Top of Data shown
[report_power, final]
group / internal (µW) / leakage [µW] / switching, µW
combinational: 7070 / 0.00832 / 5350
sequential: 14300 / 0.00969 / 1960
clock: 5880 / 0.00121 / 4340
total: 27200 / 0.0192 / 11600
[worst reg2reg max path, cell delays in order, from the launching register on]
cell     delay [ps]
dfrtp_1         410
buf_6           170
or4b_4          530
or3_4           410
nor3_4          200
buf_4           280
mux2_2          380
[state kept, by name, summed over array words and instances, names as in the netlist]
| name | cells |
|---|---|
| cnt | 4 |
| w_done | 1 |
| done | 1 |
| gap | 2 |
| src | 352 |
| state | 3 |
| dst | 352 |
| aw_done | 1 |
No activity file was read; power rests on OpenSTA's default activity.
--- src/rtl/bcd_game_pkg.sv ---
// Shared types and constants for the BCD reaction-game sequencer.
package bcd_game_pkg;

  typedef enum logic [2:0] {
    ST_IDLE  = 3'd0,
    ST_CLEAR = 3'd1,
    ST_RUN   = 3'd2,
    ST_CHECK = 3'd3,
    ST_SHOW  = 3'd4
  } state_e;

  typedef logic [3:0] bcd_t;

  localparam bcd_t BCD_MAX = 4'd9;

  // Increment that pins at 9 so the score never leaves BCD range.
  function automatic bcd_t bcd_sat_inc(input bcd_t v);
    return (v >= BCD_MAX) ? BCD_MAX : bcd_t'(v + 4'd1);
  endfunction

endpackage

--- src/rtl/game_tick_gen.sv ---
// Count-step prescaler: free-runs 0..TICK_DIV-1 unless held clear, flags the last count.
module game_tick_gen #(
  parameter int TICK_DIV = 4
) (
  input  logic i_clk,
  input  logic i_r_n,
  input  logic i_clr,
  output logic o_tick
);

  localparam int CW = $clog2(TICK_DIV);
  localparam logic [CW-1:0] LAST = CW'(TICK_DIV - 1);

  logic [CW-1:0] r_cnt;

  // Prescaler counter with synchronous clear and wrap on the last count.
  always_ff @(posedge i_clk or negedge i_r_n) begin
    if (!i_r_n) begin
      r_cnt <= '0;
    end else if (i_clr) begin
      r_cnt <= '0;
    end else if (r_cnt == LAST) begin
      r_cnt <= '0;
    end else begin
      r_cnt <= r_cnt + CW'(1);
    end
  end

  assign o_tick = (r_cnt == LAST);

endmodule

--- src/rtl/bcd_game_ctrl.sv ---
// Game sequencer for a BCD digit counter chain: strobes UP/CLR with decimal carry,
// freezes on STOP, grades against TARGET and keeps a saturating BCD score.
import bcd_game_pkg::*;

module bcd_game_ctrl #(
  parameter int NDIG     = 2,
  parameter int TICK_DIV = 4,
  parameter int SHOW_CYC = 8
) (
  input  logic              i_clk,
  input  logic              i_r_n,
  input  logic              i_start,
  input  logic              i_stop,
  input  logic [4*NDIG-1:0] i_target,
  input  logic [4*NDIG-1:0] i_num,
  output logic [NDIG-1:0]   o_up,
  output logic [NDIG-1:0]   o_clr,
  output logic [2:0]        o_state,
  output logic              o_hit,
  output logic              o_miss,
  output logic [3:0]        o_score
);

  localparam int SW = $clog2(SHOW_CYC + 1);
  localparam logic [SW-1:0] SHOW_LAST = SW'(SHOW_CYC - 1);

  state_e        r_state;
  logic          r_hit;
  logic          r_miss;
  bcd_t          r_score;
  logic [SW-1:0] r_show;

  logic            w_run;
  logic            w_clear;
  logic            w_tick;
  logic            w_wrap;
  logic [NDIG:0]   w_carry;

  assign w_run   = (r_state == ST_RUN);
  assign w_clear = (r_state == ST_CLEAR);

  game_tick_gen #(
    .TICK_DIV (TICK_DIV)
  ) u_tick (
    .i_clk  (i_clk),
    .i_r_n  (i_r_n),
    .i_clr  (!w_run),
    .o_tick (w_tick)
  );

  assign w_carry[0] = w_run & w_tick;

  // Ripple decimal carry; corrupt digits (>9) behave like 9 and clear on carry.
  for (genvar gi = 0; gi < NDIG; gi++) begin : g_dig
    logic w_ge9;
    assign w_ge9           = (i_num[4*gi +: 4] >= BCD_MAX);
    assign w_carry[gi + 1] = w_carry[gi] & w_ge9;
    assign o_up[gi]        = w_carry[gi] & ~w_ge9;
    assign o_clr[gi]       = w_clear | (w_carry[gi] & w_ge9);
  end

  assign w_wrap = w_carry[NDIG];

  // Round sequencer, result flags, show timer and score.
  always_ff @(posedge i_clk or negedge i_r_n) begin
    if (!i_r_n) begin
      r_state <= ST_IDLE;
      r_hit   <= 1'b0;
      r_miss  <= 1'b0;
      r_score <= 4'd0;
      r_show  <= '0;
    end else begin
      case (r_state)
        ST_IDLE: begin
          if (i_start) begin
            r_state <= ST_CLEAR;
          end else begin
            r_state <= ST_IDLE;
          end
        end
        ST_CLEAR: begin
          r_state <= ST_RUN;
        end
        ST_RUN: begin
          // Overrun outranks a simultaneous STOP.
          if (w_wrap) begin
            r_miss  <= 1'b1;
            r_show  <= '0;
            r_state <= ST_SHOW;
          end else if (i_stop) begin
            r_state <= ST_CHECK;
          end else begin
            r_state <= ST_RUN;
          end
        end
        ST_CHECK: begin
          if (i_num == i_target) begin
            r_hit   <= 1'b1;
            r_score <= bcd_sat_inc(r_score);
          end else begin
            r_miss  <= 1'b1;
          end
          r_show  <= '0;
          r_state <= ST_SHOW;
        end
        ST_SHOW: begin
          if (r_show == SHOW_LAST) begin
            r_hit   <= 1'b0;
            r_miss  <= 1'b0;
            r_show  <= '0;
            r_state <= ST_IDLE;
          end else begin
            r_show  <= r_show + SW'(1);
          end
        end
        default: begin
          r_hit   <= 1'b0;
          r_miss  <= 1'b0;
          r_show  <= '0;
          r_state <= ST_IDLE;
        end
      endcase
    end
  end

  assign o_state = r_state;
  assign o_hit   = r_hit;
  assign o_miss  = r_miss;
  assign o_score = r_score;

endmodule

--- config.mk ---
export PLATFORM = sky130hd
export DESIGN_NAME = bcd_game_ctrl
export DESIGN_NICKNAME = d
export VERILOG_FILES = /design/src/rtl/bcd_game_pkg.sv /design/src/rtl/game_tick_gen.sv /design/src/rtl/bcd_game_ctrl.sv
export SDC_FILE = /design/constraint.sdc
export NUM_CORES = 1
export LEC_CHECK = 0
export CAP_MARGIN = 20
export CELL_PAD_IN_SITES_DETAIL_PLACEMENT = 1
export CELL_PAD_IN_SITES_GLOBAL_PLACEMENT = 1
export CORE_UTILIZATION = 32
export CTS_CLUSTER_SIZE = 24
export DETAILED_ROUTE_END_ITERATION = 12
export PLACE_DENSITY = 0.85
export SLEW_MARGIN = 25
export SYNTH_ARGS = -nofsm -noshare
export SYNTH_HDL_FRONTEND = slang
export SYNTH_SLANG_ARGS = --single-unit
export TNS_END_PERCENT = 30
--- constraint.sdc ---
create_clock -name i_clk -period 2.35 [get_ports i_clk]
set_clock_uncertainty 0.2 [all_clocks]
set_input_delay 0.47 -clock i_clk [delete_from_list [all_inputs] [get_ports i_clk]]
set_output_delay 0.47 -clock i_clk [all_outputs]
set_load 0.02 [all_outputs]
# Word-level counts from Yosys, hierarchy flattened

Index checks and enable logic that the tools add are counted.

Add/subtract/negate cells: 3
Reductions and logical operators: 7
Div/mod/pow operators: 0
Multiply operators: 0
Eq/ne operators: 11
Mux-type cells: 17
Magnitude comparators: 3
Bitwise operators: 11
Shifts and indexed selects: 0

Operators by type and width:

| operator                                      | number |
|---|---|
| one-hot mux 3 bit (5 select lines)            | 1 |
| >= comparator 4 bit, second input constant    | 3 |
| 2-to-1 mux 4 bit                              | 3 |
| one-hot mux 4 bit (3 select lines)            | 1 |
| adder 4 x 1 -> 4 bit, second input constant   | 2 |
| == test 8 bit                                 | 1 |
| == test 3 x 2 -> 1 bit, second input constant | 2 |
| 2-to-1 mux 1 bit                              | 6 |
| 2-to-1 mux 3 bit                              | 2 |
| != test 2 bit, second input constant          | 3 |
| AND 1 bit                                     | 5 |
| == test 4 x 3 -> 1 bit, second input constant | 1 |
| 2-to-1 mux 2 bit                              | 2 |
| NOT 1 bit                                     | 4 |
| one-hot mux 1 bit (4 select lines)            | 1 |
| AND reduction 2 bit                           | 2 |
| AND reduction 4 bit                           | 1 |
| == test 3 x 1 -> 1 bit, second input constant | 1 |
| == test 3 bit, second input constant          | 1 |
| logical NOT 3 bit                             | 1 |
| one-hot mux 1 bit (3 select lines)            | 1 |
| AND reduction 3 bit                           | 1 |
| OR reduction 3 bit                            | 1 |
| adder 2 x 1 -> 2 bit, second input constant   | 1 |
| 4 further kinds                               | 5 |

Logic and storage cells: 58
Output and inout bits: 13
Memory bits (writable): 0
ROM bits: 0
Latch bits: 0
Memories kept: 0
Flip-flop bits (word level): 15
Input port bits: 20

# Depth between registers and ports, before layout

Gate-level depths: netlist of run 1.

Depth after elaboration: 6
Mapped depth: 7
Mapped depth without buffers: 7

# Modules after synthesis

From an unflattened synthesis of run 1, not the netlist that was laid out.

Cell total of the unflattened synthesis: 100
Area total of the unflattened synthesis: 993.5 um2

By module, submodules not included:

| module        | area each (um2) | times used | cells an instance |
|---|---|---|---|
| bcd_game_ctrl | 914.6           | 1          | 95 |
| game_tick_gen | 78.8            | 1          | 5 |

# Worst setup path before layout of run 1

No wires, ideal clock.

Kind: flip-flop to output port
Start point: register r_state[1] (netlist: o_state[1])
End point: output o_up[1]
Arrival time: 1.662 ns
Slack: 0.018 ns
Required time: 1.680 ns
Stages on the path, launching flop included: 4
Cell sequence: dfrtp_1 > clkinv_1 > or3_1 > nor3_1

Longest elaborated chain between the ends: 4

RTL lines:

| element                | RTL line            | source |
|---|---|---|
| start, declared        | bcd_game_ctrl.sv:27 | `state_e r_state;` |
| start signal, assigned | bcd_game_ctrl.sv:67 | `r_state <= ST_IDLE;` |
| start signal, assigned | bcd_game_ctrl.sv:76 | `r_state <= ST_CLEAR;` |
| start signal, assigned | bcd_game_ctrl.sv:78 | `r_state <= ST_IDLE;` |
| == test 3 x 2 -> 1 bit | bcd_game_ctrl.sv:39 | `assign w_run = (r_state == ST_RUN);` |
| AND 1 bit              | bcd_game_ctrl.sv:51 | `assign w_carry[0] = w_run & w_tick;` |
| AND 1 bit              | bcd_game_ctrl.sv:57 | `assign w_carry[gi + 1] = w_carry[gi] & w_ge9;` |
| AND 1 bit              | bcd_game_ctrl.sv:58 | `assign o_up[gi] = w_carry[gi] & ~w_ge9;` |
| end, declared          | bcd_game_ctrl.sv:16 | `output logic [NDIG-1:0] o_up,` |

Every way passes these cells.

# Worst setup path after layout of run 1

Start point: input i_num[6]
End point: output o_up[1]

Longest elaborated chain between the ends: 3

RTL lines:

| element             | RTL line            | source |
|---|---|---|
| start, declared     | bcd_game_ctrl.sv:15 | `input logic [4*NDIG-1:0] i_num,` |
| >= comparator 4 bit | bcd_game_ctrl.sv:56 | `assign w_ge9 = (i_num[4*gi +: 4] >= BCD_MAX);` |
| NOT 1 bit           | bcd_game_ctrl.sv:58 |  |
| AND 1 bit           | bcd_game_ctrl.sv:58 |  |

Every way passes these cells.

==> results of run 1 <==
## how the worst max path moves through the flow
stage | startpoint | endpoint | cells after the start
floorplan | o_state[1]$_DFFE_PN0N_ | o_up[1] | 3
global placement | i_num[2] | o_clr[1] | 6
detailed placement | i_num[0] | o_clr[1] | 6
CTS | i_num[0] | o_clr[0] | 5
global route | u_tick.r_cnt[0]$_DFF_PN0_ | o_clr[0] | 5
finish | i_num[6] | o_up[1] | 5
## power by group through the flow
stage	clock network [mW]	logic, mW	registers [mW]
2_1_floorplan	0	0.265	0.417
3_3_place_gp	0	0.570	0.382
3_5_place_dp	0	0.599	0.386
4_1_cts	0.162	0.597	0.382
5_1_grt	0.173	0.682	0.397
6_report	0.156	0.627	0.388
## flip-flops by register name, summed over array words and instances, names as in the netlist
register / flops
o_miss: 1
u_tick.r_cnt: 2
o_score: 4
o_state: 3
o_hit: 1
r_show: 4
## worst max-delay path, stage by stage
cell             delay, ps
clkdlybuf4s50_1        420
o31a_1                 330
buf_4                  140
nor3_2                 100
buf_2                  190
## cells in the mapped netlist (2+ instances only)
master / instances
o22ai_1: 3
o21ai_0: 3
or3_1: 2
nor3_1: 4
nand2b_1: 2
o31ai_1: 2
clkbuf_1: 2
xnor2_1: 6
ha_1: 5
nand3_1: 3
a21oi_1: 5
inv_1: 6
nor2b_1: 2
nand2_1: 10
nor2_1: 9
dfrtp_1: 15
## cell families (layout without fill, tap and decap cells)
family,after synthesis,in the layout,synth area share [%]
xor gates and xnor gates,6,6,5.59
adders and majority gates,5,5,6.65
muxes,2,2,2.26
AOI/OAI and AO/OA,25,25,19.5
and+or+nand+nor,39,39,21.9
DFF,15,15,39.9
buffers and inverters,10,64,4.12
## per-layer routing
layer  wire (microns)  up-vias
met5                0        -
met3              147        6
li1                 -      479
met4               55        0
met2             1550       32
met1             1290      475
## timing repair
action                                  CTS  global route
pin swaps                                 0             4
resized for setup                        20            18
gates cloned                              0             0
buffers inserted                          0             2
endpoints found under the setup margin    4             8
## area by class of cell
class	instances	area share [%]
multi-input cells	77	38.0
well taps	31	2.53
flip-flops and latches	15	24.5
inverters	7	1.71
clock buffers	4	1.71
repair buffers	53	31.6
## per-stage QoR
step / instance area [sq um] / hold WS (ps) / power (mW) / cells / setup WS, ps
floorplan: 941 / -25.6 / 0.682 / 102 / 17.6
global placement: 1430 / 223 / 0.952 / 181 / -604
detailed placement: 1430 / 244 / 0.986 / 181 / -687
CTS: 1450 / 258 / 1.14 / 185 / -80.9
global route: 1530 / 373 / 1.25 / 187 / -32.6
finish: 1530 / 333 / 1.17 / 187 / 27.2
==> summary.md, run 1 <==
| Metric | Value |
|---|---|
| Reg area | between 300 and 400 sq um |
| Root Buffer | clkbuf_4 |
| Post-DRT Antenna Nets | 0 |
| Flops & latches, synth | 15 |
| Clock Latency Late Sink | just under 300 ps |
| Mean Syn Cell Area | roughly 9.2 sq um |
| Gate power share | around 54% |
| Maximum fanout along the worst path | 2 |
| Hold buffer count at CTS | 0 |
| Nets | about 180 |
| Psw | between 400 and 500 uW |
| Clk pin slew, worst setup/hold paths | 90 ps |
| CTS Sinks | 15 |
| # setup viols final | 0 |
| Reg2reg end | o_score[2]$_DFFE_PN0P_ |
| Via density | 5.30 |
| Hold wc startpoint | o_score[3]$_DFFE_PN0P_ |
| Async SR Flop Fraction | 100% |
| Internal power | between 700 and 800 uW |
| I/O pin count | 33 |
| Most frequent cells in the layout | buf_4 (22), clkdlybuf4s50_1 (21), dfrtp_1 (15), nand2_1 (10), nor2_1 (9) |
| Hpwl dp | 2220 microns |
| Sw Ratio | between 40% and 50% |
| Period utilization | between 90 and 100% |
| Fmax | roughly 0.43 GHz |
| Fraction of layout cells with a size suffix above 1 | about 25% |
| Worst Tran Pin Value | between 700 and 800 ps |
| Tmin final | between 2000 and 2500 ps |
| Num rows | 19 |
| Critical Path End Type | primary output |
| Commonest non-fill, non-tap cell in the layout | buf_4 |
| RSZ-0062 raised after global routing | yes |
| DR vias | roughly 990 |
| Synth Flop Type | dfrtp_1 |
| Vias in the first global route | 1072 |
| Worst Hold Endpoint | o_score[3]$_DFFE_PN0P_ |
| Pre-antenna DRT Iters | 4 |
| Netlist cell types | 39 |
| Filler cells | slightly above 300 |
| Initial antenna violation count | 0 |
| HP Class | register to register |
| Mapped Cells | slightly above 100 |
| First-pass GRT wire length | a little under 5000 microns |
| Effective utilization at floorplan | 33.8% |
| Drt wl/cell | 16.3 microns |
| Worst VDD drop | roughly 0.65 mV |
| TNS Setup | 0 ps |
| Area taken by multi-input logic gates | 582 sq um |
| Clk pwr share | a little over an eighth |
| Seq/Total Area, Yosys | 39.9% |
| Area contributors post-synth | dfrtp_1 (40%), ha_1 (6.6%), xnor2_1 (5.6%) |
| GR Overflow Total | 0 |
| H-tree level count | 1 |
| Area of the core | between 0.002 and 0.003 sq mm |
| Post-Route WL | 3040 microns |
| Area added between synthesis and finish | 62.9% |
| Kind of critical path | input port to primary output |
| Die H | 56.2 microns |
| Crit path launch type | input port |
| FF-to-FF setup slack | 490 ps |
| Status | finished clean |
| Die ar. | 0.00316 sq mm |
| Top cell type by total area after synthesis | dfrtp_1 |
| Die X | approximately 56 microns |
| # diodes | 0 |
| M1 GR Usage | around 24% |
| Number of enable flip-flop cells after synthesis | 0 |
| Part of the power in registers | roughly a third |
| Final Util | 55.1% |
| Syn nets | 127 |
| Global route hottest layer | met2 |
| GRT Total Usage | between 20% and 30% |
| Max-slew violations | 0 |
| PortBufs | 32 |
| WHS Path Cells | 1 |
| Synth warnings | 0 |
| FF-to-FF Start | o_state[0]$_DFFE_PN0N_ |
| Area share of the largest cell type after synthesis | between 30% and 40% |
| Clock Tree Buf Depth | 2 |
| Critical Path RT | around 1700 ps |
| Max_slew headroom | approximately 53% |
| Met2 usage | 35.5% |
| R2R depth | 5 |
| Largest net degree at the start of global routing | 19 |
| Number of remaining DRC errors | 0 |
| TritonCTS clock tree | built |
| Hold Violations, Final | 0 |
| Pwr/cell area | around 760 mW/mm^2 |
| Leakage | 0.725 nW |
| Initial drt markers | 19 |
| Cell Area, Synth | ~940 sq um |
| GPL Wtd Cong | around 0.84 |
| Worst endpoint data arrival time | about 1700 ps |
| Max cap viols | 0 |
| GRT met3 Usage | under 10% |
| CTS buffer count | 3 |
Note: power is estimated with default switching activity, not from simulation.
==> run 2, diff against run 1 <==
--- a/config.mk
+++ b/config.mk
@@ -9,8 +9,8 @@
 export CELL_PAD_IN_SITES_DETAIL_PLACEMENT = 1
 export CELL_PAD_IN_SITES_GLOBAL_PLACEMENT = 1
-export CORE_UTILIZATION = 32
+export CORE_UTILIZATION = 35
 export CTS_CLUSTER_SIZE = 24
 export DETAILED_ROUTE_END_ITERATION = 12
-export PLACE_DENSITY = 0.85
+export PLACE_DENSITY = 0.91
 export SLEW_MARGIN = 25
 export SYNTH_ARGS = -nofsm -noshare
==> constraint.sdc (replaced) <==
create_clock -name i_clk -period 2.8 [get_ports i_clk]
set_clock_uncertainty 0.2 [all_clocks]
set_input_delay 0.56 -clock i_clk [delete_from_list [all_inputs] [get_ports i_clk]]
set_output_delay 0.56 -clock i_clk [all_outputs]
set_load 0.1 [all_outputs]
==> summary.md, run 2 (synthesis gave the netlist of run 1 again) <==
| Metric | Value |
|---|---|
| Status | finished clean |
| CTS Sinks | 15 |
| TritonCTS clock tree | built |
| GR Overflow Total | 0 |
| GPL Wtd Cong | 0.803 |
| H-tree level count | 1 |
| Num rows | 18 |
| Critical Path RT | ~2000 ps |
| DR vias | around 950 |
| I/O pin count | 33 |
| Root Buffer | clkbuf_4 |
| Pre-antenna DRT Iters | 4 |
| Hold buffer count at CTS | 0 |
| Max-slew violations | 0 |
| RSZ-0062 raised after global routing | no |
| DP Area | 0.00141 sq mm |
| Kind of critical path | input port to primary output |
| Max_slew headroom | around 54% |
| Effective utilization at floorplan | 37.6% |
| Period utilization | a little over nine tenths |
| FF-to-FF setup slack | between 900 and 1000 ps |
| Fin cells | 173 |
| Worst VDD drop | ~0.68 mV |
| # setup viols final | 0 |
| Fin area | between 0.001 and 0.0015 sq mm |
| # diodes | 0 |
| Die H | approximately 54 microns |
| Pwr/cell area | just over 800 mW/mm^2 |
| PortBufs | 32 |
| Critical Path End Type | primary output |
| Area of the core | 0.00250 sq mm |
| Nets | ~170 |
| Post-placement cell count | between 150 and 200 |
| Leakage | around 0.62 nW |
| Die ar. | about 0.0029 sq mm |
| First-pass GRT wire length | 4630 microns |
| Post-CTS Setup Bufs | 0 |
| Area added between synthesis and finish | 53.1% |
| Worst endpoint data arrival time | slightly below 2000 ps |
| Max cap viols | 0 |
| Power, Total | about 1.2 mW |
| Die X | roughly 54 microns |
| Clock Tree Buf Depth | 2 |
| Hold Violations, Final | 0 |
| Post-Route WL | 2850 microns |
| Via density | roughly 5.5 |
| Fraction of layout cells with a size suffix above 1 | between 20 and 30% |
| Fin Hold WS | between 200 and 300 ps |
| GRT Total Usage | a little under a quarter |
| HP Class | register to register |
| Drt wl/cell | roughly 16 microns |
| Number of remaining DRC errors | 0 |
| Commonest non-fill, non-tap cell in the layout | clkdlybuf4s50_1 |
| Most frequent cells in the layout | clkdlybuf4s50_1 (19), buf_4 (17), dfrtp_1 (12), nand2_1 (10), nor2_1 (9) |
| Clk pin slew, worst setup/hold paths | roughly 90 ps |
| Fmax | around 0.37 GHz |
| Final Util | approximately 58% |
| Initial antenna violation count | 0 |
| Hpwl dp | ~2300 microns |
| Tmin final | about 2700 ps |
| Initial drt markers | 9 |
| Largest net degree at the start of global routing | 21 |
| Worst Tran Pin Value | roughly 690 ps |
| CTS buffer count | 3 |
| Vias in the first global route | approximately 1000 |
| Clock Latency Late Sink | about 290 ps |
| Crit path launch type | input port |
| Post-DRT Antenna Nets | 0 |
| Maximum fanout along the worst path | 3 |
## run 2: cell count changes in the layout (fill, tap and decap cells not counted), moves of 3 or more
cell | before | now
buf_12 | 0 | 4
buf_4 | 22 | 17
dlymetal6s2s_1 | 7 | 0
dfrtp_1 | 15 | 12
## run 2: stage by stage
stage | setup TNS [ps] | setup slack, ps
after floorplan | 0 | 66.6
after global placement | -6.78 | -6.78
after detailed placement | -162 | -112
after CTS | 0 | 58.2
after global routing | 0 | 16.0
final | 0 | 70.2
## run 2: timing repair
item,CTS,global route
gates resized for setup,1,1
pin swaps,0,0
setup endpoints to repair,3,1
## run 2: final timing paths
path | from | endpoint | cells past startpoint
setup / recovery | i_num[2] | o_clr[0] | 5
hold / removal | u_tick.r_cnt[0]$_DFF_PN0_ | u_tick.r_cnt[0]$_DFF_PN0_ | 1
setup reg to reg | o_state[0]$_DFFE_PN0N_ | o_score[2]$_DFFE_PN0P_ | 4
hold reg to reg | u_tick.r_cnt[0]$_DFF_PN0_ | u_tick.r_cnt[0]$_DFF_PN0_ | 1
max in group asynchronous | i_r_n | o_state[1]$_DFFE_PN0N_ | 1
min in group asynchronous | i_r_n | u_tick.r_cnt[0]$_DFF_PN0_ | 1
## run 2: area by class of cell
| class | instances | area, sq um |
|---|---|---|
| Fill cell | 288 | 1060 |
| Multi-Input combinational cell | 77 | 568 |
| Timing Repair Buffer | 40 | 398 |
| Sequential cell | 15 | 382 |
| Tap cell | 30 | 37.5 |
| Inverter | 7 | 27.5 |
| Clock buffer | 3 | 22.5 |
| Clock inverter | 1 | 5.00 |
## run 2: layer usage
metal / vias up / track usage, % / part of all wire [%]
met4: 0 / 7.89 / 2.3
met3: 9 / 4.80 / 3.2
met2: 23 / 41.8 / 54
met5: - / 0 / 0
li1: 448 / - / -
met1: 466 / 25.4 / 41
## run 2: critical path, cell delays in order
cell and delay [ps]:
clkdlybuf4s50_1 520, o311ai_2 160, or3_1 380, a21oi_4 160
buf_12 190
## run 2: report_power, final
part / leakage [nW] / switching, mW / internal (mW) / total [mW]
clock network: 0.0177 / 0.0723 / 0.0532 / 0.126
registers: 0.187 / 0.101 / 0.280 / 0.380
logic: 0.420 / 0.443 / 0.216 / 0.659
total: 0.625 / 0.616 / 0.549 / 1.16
Bottom of Data shown
> **What you should do**: Identify how many lines in the entries above include the string "layer", then state that number alone.

> **Written reply**: 4